--- BRIEF ---
In the records below, find the lines that include "rdata" and copy each.

--- EXERCISE MATERIALS ---
===== src/rtl/rpr_pkg.sv =====
`timescale 1ns/1ps
package rpr_pkg;
  typedef enum logic [2:0] {
    CMD_NOP        = 3'd0,
    CMD_EOI_NS     = 3'd1,
    CMD_EOI_NS_ROT = 3'd2,
    CMD_EOI_SP     = 3'd3,
    CMD_EOI_SP_ROT = 3'd4,
    CMD_SET_PRIO   = 3'd5
  } rpr_cmd_e;
endpackage


===== src/rtl/rpr_prio_find.sv =====
`timescale 1ns/1ps
// Rotated priority search: returns the lowest position p whose line
// (p + base) mod N has its bit set, or N when the vector is empty.
module rpr_prio_find #(
  parameter int N = 8,
  localparam int IW = $clog2(N),
  localparam int PW = IW + 1
) (
  input  logic [N-1:0]  vec,
  input  logic [IW-1:0] base,
  output logic [PW-1:0] pos
);
  logic [N-1:0] rot;

  for (genvar p = 0; p < N; p++) begin : g_rot
    assign rot[p] = vec[IW'(p) + base];
  end

  always_comb begin
    pos = PW'(N);
    for (int p = N - 1; p >= 0; p--) begin
      if (rot[p]) pos = PW'(p);
    end
  end
endmodule


===== src/rtl/rpr_req_capture.sv =====
`timescale 1ns/1ps
// Next value of the request register, per line edge or level capture.
module rpr_req_capture #(
  parameter int N = 8,
  localparam int IW = $clog2(N)
) (
  input  logic [N-1:0]  irq_in,
  input  logic [N-1:0]  lvl,
  input  logic [N-1:0]  prev_q,
  input  logic [N-1:0]  req_q,
  input  logic          ack_stb,
  input  logic [IW-1:0] ack_line,
  output logic [N-1:0]  req_n
);
  for (genvar i = 0; i < N; i++) begin : g_line
    logic hit;
    logic rise;
    assign hit  = ack_stb && (ack_line == IW'(i));
    assign rise = irq_in[i] && !prev_q[i];
    assign req_n[i] = lvl[i] ? irq_in[i] : ((req_q[i] && !hit) || rise);
  end
endmodule


===== src/rtl/rpr_svc_ctrl.sv =====
`timescale 1ns/1ps
// Next in-service register and rotation base from acknowledge and commands.
module rpr_svc_ctrl
  import rpr_pkg::*;
#(
  parameter int N = 8,
  localparam int IW = $clog2(N),
  localparam int PW = IW + 1
) (
  input  logic [N-1:0]  svc_q,
  input  logic [IW-1:0] base_q,
  input  logic          auto_eoi,
  input  logic          rot_on_aeoi,
  input  logic          ack_stb,
  input  logic [IW-1:0] ack_line,
  input  logic          cmd_stb,
  input  logic [2:0]    cmd_op,
  input  logic [IW-1:0] cmd_line,
  output logic [N-1:0]  svc_n,
  output logic [IW-1:0] base_n
);
  logic [PW-1:0] hi_pos;
  logic [IW-1:0] hi_line;
  logic          hi_any;
  logic [N-1:0]  clr;
  logic [N-1:0]  set;
  logic          cmd_rot;
  logic [IW-1:0] cmd_base;

  rpr_prio_find #(.N(N)) u_hi (
    .vec  (svc_q),
    .base (base_q),
    .pos  (hi_pos)
  );

  assign hi_any  = (hi_pos != PW'(N));
  assign hi_line = hi_pos[IW-1:0] + base_q;

  always_comb begin
    clr      = '0;
    cmd_rot  = 1'b0;
    cmd_base = base_q;
    if (cmd_stb) begin
      unique case (rpr_cmd_e'(cmd_op))
        CMD_EOI_NS: begin
          if (hi_any) clr[hi_line] = 1'b1;
        end
        CMD_EOI_NS_ROT: begin
          if (hi_any) begin
            clr[hi_line] = 1'b1;
            cmd_rot      = 1'b1;
            cmd_base     = hi_line + IW'(1);
          end
        end
        CMD_EOI_SP: clr[cmd_line] = 1'b1;
        CMD_EOI_SP_ROT: begin
          clr[cmd_line] = 1'b1;
          cmd_rot       = 1'b1;
          cmd_base      = cmd_line + IW'(1);
        end
        CMD_SET_PRIO: begin
          cmd_rot  = 1'b1;
          cmd_base = cmd_line + IW'(1);
        end
        default: ;
      endcase
    end
  end

  always_comb begin
    set = '0;
    if (ack_stb && !auto_eoi) set[ack_line] = 1'b1;
  end

  always_comb begin
    if (cmd_rot)
      base_n = cmd_base;
    else if (ack_stb && auto_eoi && rot_on_aeoi)
      base_n = ack_line + IW'(1);
    else
      base_n = base_q;
  end

  assign svc_n = (svc_q & ~clr) | set;
endmodule


===== src/rtl/rpr_resolve.sv =====
`timescale 1ns/1ps
// Decides the interrupt output from a register state snapshot.
module rpr_resolve #(
  parameter int N = 8,
  parameter int CASC_LINE = 2,
  localparam int IW = $clog2(N),
  localparam int PW = IW + 1
) (
  input  logic [N-1:0]  req,
  input  logic [N-1:0]  svc,
  input  logic [N-1:0]  mask,
  input  logic [IW-1:0] base,
  input  logic          special_mask,
  input  logic          nested_master,
  output logic          fire,
  output logic [IW-1:0] line
);
  logic [N-1:0]  pend;
  logic [N-1:0]  cur_set;
  logic [PW-1:0] cand_pos;
  logic [PW-1:0] cur_pos;

  assign pend = req & ~mask;

  always_comb begin
    cur_set = svc;
    if (special_mask)  cur_set = cur_set & ~mask;
    if (nested_master) cur_set[CASC_LINE] = 1'b0;
  end

  rpr_prio_find #(.N(N)) u_cand (
    .vec  (pend),
    .base (base),
    .pos  (cand_pos)
  );

  rpr_prio_find #(.N(N)) u_cur (
    .vec  (cur_set),
    .base (base),
    .pos  (cur_pos)
  );

  assign fire = (cand_pos < cur_pos);
  assign line = fire ? (cand_pos[IW-1:0] + base) : '0;
endmodule


===== src/rtl/rot_prio_resolver.sv =====
`timescale 1ns/1ps
module rot_prio_resolver
  import rpr_pkg::*;
#(
  parameter int N = 8,
  parameter int CASC_LINE = 2,
  localparam int IW = $clog2(N)
) (
  input  logic          clk,
  input  logic          rst,
  input  logic [N-1:0]  irq_in,
  input  logic          level_all,
  input  logic [N-1:0]  line_level,
  input  logic          auto_eoi,
  input  logic          rot_on_aeoi,
  input  logic          special_mask,
  input  logic          nested_master,
  input  logic          mask_wr,
  input  logic [N-1:0]  mask_data,
  input  logic          ack_stb,
  input  logic [IW-1:0] ack_line,
  input  logic          cmd_stb,
  input  logic [2:0]    cmd_op,
  input  logic [IW-1:0] cmd_line,
  output logic          int_req,
  output logic [IW-1:0] win_line,
  output logic [N-1:0]  req_q,
  output logic [N-1:0]  svc_q,
  output logic [N-1:0]  mask_q,
  output logic [IW-1:0] prio_base
);
  logic [N-1:0]  prev_q;
  logic [N-1:0]  lvl;
  logic [N-1:0]  req_n;
  logic [N-1:0]  svc_n;
  logic [N-1:0]  mask_n;
  logic [IW-1:0] base_n;
  logic          fire_n;
  logic [IW-1:0] line_n;

  assign lvl    = {N{level_all}} | line_level;
  assign mask_n = mask_wr ? mask_data : mask_q;

  rpr_req_capture #(.N(N)) u_cap (
    .irq_in   (irq_in),
    .lvl      (lvl),
    .prev_q   (prev_q),
    .req_q    (req_q),
    .ack_stb  (ack_stb),
    .ack_line (ack_line),
    .req_n    (req_n)
  );

  rpr_svc_ctrl #(.N(N)) u_svc (
    .svc_q       (svc_q),
    .base_q      (prio_base),
    .auto_eoi    (auto_eoi),
    .rot_on_aeoi (rot_on_aeoi),
    .ack_stb     (ack_stb),
    .ack_line    (ack_line),
    .cmd_stb     (cmd_stb),
    .cmd_op      (cmd_op),
    .cmd_line    (cmd_line),
    .svc_n       (svc_n),
    .base_n      (base_n)
  );

  // Resolve on the next state so the registered outputs line up with it.
  rpr_resolve #(.N(N), .CASC_LINE(CASC_LINE)) u_res (
    .req           (req_n),
    .svc           (svc_n),
    .mask          (mask_n),
    .base          (base_n),
    .special_mask  (special_mask),
    .nested_master (nested_master),
    .fire          (fire_n),
    .line          (line_n)
  );

  always_ff @(posedge clk) begin
    if (rst) begin
      prev_q    <= '0;
      req_q     <= '0;
      svc_q     <= '0;
      mask_q    <= '0;
      prio_base <= '0;
      int_req   <= 1'b0;
      win_line  <= '0;
    end else begin
      prev_q    <= irq_in;
      req_q     <= req_n;
      svc_q     <= svc_n;
      mask_q    <= mask_n;
      prio_base <= base_n;
      int_req   <= fire_n;
      win_line  <= line_n;
    end
  end
endmodule
[src/rtl/ohl_pkg.sv]
package ohl_pkg;

  typedef enum logic [2:0] {
    ST_IDLE,
    ST_FOLD,
    ST_READ_LO,
    ST_READ_HI,
    ST_DONE
  } ohlState_e;

  // strobes from control to datapath
  typedef struct packed {
    logic load;       // latch request
    logic foldStep;   // fold one chunk
    logic issueLo;    // read stored-handle word
    logic issueHi;    // read context word
    logic captureLo;  // keep stored handle
    logic finish;     // decode context, report
    logic finishErr;  // report out-of-table index
  } ohlStrobe_t;

endpackage
## config.mk

```make
export PLATFORM = sky130hd
export DESIGN_NAME = irq_ctl_top
export DESIGN_NICKNAME = d
export VERILOG_FILES = /design/src/rtl/irq_ctl_pkg.sv /design/src/rtl/irq_w1c_cell.sv /design/src/rtl/irq_halt_cell.sv /design/src/rtl/irq_mask_reg.sv /design/src/rtl/irq_ctl_top.sv
export SDC_FILE = /design/constraint.sdc
export NUM_CORES = 1
export LEC_CHECK = 0
export BUFFER_PORTS_ARGS = -buffer_cell sky130_fd_sc_hd__buf_4
export CORE_MARGIN = 2
export CORE_UTILIZATION = 42
export CTS_CLUSTER_SIZE = 8
export DETAILED_ROUTE_END_ITERATION = 7
export HOLD_SLACK_MARGIN = 0.02
export PLACE_DENSITY = 0.83
export SLEW_MARGIN = 20
export SYNTH_ARGS = -nofsm -noshare
export SYNTH_HDL_FRONTEND = slang
export SYNTH_HIERARCHICAL = 1
export SYNTH_SLANG_ARGS = --single-unit
```

## constraint.sdc

```tcl
create_clock -name clk -period 0.84 [get_ports clk]
set_clock_uncertainty 0.15 [all_clocks]
set_input_delay 0.042 -clock clk [delete_from_list [all_inputs] [get_ports clk]]
set_output_delay 0.042 -clock clk [all_outputs]
set_load 0.02 [all_outputs]
```

## src/rtl/irq_ctl_pkg.sv

```systemverilog
package irq_ctl_pkg;

   // Event source positions inside the status register
   typedef enum int {
      EV_PKT_RX    = 0,
      EV_PKT_TX    = 1,
      EV_RX_ERR    = 2,
      EV_TX_ERR    = 3,
      EV_RING_WARN = 4,
      EV_TALLY_OVF = 5,
      EV_XFER_DONE = 6
   } ev_idx_e;

   localparam int IRQ_EV_DEFAULT  = 7;
   localparam int IRQ_ADDR_W_DEF  = 4;

   // Sticky bit update: a new event beats a clear in the same cycle
   function automatic logic w1c_next(input logic cur, input logic set, input logic clr);
      return set | (cur & ~clr);
   endfunction

   // Halt flag update: stop beats start in the same cycle
   function automatic logic halt_next(input logic cur, input logic stop, input logic start);
      return stop | (cur & ~start);
   endfunction

endpackage

```

## src/rtl/irq_w1c_cell.sv

```systemverilog
module irq_w1c_cell
   import irq_ctl_pkg::*;
(
   input  logic clk,
   input  logic rst_n,
   input  logic set_i,
   input  logic clr_i,
   output logic q_o
);

   logic q_r;

   always_ff @(posedge clk or negedge rst_n) begin
      if (!rst_n) q_r <= 1'b0;
      else        q_r <= w1c_next(q_r, set_i, clr_i);
   end

   assign q_o = q_r;

endmodule

```

## src/rtl/irq_halt_cell.sv

```systemverilog
module irq_halt_cell
   import irq_ctl_pkg::*;
(
   input  logic clk,
   input  logic rst_n,
   input  logic stop_i,
   input  logic start_i,
   input  logic ovf_i,
   output logic q_o
);

   logic halt_r;
   logic ovf_r;

   always_ff @(posedge clk or negedge rst_n) begin
      if (!rst_n) begin
         halt_r <= 1'b1;
         ovf_r  <= 1'b0;
      end else begin
         halt_r <= halt_next(halt_r, stop_i, start_i);
         ovf_r  <= ovf_i;
      end
   end

   assign q_o = halt_r | ovf_r;

endmodule

```

## src/rtl/irq_mask_reg.sv

```systemverilog
module irq_mask_reg #(
   parameter int          WIDTH   = 7,
   parameter logic [WIDTH-1:0] RST_VAL = '0
) (
   input  logic             clk,
   input  logic             rst_n,
   input  logic             we_i,
   input  logic [WIDTH-1:0] d_i,
   output logic [WIDTH-1:0] q_o
);

   logic [WIDTH-1:0] q_r;

   always_ff @(posedge clk or negedge rst_n) begin
      if (!rst_n)    q_r <= RST_VAL;
      else if (we_i) q_r <= d_i;
   end

   assign q_o = q_r;

endmodule

```

## src/rtl/irq_ctl_top.sv

```systemverilog
module irq_ctl_top
   import irq_ctl_pkg::*;
#(
   parameter int                N_EV      = IRQ_EV_DEFAULT,
   parameter int                ADDR_W    = IRQ_ADDR_W_DEF,
   parameter logic [ADDR_W-1:0] STAT_ADDR = 4'h7,
   parameter logic [ADDR_W-1:0] MASK_ADDR = 4'hF
) (
   input  logic              clk,
   input  logic              rst_n,
   input  logic [N_EV-1:0]   ev_pulse,
   input  logic              stop_cmd,
   input  logic              start_cmd,
   input  logic              ring_ovf,
   input  logic [ADDR_W-1:0] addr,
   input  logic              wr_en,
   input  logic [N_EV:0]     wdata,
   output logic [N_EV:0]     rdata,
   output logic              irq
);

   localparam int REG_W    = N_EV + 1;
   localparam int HALT_BIT = N_EV;

   // Elaboration-time parameter checks
   if (N_EV < 1 || N_EV > 31) begin : g_bad_nev
      $error("irq_ctl_top: N_EV must lie in 1..31");
   end
   if (ADDR_W < 1) begin : g_bad_aw
      $error("irq_ctl_top: ADDR_W must be at least 1");
   end
   if (STAT_ADDR == MASK_ADDR) begin : g_bad_map
      $error("irq_ctl_top: status and mask addresses must differ");
   end

   logic              stat_wr_hit;
   logic              mask_wr_hit;
   logic [N_EV-1:0]   ev_bits;
   logic              halt_bit;
   logic [REG_W-1:0]  stat_vec;
   logic [N_EV-1:0]   mask_vec;
   logic              wdata_top_unused;

   assign stat_wr_hit      = wr_en && (addr == STAT_ADDR);
   assign mask_wr_hit      = wr_en && (addr == MASK_ADDR);
   assign wdata_top_unused = wdata[HALT_BIT];

   // One sticky write-one-to-clear cell per event source
   for (genvar i = 0; i < N_EV; i++) begin : g_ev
      irq_w1c_cell u_cell (
         .clk   (clk),
         .rst_n (rst_n),
         .set_i (ev_pulse[i]),
         .clr_i (stat_wr_hit & wdata[i]),
         .q_o   (ev_bits[i])
      );
   end

   // Halt / overflow indicator, not writable
   irq_halt_cell u_halt (
      .clk     (clk),
      .rst_n   (rst_n),
      .stop_i  (stop_cmd),
      .start_i (start_cmd),
      .ovf_i   (ring_ovf),
      .q_o     (halt_bit)
   );

   irq_mask_reg #(
      .WIDTH   (N_EV),
      .RST_VAL ('0)
   ) u_mask (
      .clk   (clk),
      .rst_n (rst_n),
      .we_i  (mask_wr_hit),
      .d_i   (wdata[N_EV-1:0]),
      .q_o   (mask_vec)
   );

   assign stat_vec = {halt_bit, ev_bits};

   // Only event bits take part in the request
   assign irq = |(ev_bits & mask_vec);

   always_comb begin
      if (addr == STAT_ADDR)      rdata = stat_vec;
      else if (addr == MASK_ADDR) rdata = {1'b0, mask_vec};
      else                        rdata = '0;
   end

endmodule

```

==> flow_summary.yaml <==
run_status:
  run_status: "complete, but fails checks"
  violations: "negative hold slack, negative setup slack"
power:
  p_switching_mw: 0.601
  clock_power_share: 0.241
  seq_power_share: 0.428
  p_sw_frac: 0.275
  max-vdd-ir-drop_mv: 1.19
  power_frac_comb: 0.332
  power.internal_mw: 1.58
  p_leak_nw: 0.707
  power_density_nw_per_um2: 1410
drt:
  wire_per_inst_um: 14.3
  vias_per_cell: 4.78
  drt_iter0_markers: 18
  firstDrtPassIters: 4
  vias: 817
  drc: 0
  totalWireLength_um: 2450
  antenna_left: 0
min_path:
  hp-class: "input port to flop"
  min_path_cells: 2
  min-delay-start: "wdata[2]"
  hold_path_end: "u_mask/q_o[2]"
timing:
  worst_slew_pin_slew_ns: 0.355
  setup_viol: 22
  slew_violations: 0
  hold_viol_final: 14
  rsz0062_at_grt: "yes"
  period_share: 1.90
  maxSlewHeadroom: 0.764
  fmax_mhz: 626
  finalCriticalPeriod_ns: 1.60
  post-route-worst-setup-slack_ns: -0.758
  holdWs_ns: -0.165
global_routing:
  antenna_found_initial: 0
  globalRouteMet3Util: 0.0394
  grt_start_max_net_pins: 17
  grt_pass1_wl_um: 4080
  busiest_layer: "met2"
  grtUsageTotal: 0.221
  use_met2: 0.393
  gr-usage-met1: 0.267
  overflow: 0
  grt_pass1_vias: 885
synthesis:
  synth_cells: 80
  yosys_warnings: 6
  ys_types: 18
  ys_seq_elements: 16
  ys_seq_area_frac: 0.460
  synth_nets: 105
  avgSynthCellArea_um2: 10.9
  synth.cell_area_um2: 873
layout:
  antenna_cells: 0
  layout_common_cells: "37 x buf_4, 15 x inv_1, 15 x dfrtp_1, 15 x buf_6, 11 x dlygate4sd3_1"
  final_cell_count_no_fill: 171
  area.growth.synth_to_final_pct: 76.5
  n_fill_cell: 132
  nets: 170
  layout_commonest_cell: "buf_4"
  layout-drive-gt1-share: 0.576
setup_path:
  ff2ff_setup_slack_ns: -0.33
  reg2reg_to: "u_mask/q_o[5]"
  crit_required_ns: 0.65
  path_cells: "a222oi_1 > nand3_1 > buf_4"
  rr_worst_depth: 3
  cp_slowest_cell: "dfrtp_1"
  critical_path.endpoint_type: "output port"
  path_class: "flop to output port"
  worstPathArrival_ns: 1.41
  critPathTopFamily: "flip-flops"
  cp_max_fo: 2
  crit_path_start_kind: "flop"
  crit_buf_inv: 1
  max_stage_delay_ns: 0.41
  r2r_start: "u_mask/q_o[5]"
die:
  coreArea_um2: 1960
  start_util: 0.445
  die_area_um2: 2460
  ios: 34
  die_h_um: 49.6
  dieWidth_um: 49.6
  rows: 16
placed_design:
  dpl.cell_count: 151
  hpwl_um: 1590
  portBuffers: 32
  pre_cts_ws_ns: -0.372
  place_congestion: 0.771
clock_network:
  cts_max_level: 1
  clockBufferDepth: 2
  cts_tree: "done"
  hold_buffers: 11
  numCtsBuffers: 3
  cts_root_buffer: "clkbuf_4"
  path_clk_slew_ns: 0.10
  cts.sinks: 16
  clock_latency_ns: 0.29
flow_run:
  maxCapViolations: 0
## power by group through the flow
stage	sequential, mW	combinational (mW)	clock, mW
floorplan	0.925	0.297	0
global route	0.940	0.765	0.568
CTS	0.926	0.671	0.524
finish	0.933	0.723	0.525
global placement	0.927	0.526	0
detailed placement	0.939	0.540	0
## worst register-to-register path, cell delays in order, from the launching register on
cell and delay (ns):
dfrtp_1 0.41, buf_4 0.14, buf_6 0.11, mux2_4 0.26
## area by class of cell
| cell class | instances | area (um2) | area share |
|---|---|---|---|
| repair buffers | 63 | 557 | 0.361 |
| flip-flops and latches | 16 | 402 | 0.261 |
| inverters | 15 | 56.3 | 0.0365 |
| clock buffers | 4 | 36.3 | 0.0235 |
| well taps | 27 | 33.8 | 0.0219 |
| multi-input cells | 46 | 457 | 0.296 |
## cell usage after synthesis
| master | number | area share |
|---|---|---|
| mux2_4 | 7 | 0.12 |
| dfstp_2 | 1 | 0.030 |
| dfrtp_1 | 15 | 0.43 |
| nor2_1 | 8 | 0.034 |
| inv_1 | 15 | 0.064 |
| nand2b_4 | 1 | 0.016 |
| buf_6 | 3 | 0.039 |
| nor3_2 | 2 | 0.023 |
| nor3b_1 | 1 | 0.0086 |
| nand3_1 | 1 | 0.0057 |
| or2_1 | 1 | 0.0072 |
| nand3_2 | 1 | 0.011 |
| a222oi_1 | 1 | 0.011 |
| a21o_1 | 8 | 0.069 |
| a22oi_1 | 2 | 0.017 |
| nor3_1 | 5 | 0.029 |
| mux2i_1 | 7 | 0.080 |
| nand2_1 | 1 | 0.0043 |
## kinds of logic (layout without fill, tap and decap cells)
family / after synthesis / after routing / share of synthesized area
and+or+nand+nor: 21 / 21 / 0.139
buffers and inverters: 18 / 82 / 0.103
muxes: 14 / 14 / 0.201
AOI/OAI and AO/OA: 11 / 11 / 0.0974
DFF: 16 / 16 / 0.460
## through the flow
stage	area, um2	setup TNS (ns)	utilization	power [mW]
floorplan	936	-3.01	-	1.22
global placement	1290	-4.20	0.657	1.45
detailed placement	1290	-4.56	0.657	1.48
CTS	1510	-6.39	0.770	2.12
global route	1540	-7.46	0.786	2.27
finish	1540	-6.73	0.786	2.18
## how the worst max path moves through the flow
stage | to | start | slack, ns | depth (start not counted)
floorplan | irq | u_mask/q_o[5] | -0.27 | 2
global placement | irq | u_mask/q_o[5] | -0.37 | 3
detailed placement | irq | u_mask/q_o[5] | -0.37 | 3
CTS | irq | u_mask/q_o[5] | -0.70 | 3
global route | irq | g_ev[5].u_cell/q_o | -0.84 | 3
finish | irq | u_mask/q_o[5] | -0.76 | 3
## registers in the layout, summed over array words and instances (netlist names)
register / cells
g_ev.u_cell/q_o: 7
u_halt/ovf_r: 1
u_mask/q_o: 7
u_halt/halt_r: 1
## timing repair
item	CTS	global route
setup endpoints to repair	21	24
hold endpoints to repair	32	20
resized for setup	12	7
pin swaps	2	3
gates cloned	0	0
setup buffers	4	4
## per-layer routing
layer	share of wire	routed length [um]
met5	0	0
met4	0.0033	8
met3	0.030	74
met2	0.56	1360
met1	0.41	1010
No activity file was read; power rests on OpenSTA's default activity.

--- EXERCISE RESPONSE ---
   output logic [N_EV:0]     rdata,
      if (addr == STAT_ADDR)      rdata = stat_vec;
      else if (addr == MASK_ADDR) rdata = {1'b0, mask_vec};
      else                        rdata = '0;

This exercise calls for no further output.